### Your instructions
Throughout the records below, find each line holding "tied" and copy it.

—————

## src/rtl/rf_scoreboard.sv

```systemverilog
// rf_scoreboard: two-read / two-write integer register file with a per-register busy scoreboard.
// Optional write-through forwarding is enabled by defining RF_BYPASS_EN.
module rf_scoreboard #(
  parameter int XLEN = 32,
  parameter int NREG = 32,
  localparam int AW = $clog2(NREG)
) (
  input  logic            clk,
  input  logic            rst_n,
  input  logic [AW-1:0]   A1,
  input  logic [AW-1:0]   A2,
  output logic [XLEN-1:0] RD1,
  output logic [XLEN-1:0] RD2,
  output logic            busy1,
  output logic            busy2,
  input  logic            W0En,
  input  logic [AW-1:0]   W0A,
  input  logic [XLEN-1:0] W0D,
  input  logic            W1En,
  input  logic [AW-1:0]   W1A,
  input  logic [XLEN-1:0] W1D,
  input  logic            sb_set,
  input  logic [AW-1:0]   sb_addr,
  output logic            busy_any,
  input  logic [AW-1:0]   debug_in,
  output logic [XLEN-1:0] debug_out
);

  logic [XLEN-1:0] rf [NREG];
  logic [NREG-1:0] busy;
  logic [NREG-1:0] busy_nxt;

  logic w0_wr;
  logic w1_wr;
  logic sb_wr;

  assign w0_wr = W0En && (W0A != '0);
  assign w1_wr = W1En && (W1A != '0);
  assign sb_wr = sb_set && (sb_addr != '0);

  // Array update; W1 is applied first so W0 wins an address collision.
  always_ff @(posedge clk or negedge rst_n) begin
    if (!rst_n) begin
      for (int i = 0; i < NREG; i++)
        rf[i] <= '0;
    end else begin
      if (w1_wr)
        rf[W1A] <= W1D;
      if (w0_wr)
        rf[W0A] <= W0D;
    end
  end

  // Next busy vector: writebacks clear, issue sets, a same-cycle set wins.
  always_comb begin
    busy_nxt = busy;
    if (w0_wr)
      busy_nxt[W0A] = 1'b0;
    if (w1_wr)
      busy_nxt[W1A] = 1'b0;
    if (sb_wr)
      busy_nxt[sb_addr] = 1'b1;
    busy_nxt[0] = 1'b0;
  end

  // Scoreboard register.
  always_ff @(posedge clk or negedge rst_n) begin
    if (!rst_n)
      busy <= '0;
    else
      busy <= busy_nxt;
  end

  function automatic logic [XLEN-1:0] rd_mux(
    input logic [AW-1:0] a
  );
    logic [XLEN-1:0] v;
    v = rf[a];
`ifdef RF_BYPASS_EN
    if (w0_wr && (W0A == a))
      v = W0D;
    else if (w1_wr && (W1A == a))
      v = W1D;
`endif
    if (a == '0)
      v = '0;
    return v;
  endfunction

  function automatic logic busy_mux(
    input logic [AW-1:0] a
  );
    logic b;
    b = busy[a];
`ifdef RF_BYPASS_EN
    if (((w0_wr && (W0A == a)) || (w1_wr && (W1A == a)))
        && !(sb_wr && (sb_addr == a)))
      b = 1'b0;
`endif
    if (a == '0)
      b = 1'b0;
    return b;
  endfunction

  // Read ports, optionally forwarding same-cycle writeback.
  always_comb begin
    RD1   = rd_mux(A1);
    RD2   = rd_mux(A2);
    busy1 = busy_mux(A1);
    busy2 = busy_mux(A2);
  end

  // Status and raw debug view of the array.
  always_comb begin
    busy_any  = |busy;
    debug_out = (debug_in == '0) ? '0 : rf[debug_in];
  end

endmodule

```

—————

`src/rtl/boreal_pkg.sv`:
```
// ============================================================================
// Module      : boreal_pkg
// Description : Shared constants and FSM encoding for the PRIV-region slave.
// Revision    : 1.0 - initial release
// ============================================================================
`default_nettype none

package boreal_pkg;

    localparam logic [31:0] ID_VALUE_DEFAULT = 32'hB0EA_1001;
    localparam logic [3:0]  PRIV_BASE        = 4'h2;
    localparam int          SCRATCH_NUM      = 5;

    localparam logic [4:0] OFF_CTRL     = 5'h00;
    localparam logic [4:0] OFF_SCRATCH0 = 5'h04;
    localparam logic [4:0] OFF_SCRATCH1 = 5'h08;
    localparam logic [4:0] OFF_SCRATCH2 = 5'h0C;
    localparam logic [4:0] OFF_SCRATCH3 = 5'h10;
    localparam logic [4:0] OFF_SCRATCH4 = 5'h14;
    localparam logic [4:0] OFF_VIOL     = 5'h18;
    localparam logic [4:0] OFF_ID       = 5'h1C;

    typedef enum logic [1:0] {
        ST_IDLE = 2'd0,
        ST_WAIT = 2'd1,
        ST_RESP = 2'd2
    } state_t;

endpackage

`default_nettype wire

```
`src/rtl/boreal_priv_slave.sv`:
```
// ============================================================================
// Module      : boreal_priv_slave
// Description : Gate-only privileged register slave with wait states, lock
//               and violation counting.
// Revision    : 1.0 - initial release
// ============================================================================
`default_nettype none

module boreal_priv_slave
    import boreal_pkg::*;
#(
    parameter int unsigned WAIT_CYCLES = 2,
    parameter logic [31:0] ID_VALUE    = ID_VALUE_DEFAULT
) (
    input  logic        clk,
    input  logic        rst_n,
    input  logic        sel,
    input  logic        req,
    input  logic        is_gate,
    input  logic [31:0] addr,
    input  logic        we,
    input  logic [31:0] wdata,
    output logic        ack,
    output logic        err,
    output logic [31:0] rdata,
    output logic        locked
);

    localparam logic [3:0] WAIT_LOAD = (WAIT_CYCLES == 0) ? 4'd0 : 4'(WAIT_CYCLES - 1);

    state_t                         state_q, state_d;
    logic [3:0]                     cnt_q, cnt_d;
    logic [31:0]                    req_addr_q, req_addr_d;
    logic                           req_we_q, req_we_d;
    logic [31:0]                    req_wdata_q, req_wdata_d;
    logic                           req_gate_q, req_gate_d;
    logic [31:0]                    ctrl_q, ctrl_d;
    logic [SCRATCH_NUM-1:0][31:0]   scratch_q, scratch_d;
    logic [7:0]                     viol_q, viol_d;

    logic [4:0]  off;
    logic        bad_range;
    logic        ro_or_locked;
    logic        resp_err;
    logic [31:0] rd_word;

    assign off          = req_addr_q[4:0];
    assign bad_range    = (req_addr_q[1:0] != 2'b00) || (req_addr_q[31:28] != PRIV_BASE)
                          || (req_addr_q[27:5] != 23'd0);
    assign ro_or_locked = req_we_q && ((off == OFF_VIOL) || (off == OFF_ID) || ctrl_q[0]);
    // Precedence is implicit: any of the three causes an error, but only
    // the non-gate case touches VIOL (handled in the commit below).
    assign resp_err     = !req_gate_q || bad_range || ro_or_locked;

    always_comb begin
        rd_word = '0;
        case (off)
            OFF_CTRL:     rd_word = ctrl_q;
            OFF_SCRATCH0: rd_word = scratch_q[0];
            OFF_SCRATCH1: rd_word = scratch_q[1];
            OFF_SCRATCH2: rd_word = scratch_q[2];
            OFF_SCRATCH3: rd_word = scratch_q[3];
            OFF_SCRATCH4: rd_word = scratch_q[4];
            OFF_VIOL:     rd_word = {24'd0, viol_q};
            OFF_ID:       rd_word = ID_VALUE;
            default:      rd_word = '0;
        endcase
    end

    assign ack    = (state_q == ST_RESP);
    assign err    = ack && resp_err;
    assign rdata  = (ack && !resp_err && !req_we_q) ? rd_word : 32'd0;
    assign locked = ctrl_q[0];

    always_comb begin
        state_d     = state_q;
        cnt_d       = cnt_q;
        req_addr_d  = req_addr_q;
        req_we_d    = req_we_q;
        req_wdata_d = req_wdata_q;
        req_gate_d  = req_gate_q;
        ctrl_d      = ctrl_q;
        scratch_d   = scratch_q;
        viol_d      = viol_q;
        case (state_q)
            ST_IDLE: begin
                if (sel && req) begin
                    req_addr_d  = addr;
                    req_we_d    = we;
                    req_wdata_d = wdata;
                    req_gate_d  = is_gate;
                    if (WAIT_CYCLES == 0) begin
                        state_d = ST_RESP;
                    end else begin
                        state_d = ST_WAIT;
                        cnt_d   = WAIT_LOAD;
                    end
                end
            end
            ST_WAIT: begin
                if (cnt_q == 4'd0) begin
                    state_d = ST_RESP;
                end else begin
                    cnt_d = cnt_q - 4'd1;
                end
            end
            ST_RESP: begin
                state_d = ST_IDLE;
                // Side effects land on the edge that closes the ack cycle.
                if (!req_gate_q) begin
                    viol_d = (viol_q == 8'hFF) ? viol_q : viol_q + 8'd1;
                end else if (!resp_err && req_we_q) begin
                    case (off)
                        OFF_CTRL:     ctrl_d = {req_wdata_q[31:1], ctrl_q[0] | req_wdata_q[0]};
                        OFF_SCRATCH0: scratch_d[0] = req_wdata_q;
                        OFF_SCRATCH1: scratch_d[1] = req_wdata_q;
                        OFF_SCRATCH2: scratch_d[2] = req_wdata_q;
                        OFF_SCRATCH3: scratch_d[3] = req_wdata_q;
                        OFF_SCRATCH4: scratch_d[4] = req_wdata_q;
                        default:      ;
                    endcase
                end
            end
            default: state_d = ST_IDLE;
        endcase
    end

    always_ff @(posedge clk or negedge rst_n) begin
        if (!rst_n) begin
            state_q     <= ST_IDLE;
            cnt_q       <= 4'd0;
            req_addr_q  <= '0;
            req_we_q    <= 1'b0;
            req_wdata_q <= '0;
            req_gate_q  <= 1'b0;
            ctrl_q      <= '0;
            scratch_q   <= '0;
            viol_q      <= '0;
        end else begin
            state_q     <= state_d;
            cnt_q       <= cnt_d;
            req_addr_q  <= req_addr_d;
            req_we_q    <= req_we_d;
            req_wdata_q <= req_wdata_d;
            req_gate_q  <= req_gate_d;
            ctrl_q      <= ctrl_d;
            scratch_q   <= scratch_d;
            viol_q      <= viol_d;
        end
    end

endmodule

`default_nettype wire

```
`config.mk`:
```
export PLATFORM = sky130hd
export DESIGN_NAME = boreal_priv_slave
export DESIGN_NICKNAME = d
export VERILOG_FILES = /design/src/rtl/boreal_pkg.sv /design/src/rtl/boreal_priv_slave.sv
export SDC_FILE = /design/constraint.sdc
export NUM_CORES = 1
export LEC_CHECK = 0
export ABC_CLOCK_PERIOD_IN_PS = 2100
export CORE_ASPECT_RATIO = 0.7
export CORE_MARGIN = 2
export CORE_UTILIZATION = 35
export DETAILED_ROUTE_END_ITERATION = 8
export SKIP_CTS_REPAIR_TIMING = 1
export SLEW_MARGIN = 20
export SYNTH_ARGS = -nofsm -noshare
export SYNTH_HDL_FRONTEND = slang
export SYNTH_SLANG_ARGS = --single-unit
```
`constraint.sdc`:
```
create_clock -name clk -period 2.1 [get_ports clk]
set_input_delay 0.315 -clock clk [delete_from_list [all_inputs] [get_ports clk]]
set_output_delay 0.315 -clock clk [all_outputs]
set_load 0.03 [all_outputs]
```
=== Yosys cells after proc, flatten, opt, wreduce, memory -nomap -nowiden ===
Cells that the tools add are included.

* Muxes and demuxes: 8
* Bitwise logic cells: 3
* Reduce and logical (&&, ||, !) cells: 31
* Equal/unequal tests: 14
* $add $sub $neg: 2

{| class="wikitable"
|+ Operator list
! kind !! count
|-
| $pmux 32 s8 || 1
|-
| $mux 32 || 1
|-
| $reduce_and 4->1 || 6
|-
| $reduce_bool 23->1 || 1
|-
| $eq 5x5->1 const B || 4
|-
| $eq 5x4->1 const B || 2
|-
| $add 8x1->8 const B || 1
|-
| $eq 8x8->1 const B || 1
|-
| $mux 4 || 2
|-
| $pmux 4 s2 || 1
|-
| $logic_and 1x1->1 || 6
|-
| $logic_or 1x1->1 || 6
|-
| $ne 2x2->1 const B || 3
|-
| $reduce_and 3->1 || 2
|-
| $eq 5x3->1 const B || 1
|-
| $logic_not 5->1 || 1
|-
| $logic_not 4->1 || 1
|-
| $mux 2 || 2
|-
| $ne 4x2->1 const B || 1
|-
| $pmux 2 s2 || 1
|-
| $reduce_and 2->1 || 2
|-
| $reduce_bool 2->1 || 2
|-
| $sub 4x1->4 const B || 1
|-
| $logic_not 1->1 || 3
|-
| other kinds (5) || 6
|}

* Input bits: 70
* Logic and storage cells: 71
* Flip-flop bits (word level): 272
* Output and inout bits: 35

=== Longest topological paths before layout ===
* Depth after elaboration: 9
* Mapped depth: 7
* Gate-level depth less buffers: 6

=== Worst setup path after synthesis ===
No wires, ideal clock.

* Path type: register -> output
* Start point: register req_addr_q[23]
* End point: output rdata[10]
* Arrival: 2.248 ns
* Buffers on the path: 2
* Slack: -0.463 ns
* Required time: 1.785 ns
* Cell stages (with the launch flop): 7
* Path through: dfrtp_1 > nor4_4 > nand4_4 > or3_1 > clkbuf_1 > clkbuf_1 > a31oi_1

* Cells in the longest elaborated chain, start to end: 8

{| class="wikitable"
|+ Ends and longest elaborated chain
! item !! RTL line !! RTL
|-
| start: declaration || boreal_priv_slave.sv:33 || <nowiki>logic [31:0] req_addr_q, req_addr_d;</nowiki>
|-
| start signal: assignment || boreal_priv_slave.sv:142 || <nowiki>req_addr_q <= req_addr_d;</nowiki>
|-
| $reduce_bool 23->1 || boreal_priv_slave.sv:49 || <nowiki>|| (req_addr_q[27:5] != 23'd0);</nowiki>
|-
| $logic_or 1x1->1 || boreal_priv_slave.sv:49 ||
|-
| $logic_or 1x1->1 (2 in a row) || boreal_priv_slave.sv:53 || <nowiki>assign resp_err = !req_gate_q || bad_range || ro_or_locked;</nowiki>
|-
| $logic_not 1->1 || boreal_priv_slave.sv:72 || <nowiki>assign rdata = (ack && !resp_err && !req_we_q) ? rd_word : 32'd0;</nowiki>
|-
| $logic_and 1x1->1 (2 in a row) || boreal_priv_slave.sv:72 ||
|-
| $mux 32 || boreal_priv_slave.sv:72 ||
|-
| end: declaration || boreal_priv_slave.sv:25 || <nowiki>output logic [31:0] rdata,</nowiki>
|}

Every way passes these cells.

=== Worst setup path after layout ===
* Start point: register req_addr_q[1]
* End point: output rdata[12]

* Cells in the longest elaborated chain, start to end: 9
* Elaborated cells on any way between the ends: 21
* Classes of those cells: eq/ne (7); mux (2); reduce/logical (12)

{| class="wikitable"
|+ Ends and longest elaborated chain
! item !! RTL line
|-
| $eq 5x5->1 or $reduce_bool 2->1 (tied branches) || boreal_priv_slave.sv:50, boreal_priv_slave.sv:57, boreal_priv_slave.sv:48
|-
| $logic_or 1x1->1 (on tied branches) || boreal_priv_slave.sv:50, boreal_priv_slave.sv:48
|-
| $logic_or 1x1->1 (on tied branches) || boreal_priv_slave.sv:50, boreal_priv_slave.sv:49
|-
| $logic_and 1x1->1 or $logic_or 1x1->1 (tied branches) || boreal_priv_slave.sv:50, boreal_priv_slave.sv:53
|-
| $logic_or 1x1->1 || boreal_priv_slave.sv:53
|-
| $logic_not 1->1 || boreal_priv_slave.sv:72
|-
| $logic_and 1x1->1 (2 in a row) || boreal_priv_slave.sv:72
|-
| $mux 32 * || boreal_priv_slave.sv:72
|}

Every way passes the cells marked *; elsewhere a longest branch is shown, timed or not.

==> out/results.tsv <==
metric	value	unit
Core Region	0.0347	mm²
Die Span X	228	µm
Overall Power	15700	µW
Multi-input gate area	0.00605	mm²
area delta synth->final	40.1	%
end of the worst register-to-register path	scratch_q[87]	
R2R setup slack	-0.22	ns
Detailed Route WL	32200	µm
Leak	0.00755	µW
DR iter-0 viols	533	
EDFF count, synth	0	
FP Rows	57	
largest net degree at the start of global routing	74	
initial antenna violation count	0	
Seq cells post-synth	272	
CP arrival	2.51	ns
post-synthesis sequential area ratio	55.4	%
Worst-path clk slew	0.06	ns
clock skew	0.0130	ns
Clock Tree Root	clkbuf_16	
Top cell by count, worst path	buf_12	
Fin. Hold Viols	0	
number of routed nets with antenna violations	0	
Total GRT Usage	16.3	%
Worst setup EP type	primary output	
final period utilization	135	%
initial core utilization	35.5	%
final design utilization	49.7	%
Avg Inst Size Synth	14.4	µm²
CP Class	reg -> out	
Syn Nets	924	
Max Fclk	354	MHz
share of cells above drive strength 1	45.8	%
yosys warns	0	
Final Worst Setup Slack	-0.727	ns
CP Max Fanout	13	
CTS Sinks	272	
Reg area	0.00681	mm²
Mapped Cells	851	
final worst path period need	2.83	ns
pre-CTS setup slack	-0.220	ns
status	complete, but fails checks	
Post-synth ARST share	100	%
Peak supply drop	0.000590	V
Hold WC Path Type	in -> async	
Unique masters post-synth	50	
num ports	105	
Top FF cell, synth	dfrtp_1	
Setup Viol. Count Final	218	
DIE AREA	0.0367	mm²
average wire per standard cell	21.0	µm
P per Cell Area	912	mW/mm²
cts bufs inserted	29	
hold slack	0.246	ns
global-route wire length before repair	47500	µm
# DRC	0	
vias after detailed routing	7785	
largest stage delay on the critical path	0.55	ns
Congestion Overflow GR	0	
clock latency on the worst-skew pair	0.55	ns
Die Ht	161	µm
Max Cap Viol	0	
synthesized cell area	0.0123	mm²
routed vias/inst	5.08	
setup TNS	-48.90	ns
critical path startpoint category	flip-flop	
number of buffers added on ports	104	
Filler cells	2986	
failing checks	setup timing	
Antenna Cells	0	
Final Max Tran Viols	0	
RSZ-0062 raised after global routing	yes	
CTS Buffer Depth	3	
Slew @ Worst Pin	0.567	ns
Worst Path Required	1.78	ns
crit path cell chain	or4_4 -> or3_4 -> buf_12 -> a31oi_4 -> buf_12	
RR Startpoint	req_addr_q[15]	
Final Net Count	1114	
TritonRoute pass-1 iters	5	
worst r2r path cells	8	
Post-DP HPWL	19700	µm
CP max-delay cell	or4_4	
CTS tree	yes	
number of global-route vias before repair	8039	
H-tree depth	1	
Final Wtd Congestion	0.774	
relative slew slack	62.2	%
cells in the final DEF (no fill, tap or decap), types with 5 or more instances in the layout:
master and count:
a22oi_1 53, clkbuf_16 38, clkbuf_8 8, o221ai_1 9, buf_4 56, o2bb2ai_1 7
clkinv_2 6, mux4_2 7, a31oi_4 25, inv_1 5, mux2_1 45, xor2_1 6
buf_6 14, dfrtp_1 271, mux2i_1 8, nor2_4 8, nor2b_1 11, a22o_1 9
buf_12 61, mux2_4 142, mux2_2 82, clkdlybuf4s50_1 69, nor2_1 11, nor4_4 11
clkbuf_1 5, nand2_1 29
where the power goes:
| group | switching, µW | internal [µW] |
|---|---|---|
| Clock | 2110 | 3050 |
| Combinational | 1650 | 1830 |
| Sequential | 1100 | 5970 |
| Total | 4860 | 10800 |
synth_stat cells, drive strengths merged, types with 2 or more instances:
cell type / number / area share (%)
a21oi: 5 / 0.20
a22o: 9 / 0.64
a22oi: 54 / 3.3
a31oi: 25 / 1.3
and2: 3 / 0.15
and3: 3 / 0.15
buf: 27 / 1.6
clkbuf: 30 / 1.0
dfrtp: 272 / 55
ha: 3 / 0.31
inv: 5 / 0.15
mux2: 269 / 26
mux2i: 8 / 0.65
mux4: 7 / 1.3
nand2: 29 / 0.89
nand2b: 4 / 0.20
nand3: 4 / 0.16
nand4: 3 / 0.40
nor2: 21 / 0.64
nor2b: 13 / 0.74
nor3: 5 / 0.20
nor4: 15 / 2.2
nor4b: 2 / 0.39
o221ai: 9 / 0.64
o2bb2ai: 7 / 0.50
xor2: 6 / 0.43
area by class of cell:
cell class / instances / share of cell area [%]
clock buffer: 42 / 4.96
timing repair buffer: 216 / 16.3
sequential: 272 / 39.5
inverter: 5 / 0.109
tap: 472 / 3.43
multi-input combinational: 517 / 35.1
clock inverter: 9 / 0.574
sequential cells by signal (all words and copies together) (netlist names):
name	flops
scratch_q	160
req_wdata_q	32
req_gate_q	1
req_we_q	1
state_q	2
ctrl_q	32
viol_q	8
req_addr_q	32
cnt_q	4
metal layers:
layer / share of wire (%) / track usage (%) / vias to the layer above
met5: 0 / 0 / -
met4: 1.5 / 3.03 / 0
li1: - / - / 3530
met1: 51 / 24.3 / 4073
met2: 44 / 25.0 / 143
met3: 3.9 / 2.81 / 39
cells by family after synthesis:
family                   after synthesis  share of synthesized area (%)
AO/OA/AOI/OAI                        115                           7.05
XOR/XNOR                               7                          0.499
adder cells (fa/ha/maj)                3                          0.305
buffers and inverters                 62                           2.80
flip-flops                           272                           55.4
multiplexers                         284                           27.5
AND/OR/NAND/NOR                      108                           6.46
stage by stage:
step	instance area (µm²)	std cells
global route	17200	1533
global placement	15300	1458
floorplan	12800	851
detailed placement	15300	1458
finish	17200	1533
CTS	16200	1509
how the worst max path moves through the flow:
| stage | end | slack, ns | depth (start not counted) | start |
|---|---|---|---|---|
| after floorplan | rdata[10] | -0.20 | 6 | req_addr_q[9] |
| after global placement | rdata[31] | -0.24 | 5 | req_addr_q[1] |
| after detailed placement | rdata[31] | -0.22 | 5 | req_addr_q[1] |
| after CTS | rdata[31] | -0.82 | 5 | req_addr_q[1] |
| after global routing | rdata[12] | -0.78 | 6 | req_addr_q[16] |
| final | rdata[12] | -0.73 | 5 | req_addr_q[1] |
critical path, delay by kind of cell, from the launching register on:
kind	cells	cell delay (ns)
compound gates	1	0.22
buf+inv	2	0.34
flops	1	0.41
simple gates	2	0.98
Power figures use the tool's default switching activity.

—————

### Solved exercise
| $eq 5x5->1 or $reduce_bool 2->1 (tied branches) || boreal_priv_slave.sv:50, boreal_priv_slave.sv:57, boreal_priv_slave.sv:48
| $logic_or 1x1->1 (on tied branches) || boreal_priv_slave.sv:50, boreal_priv_slave.sv:48
| $logic_or 1x1->1 (on tied branches) || boreal_priv_slave.sv:50, boreal_priv_slave.sv:49
| $logic_and 1x1->1 or $logic_or 1x1->1 (tied branches) || boreal_priv_slave.sv:50, boreal_priv_slave.sv:53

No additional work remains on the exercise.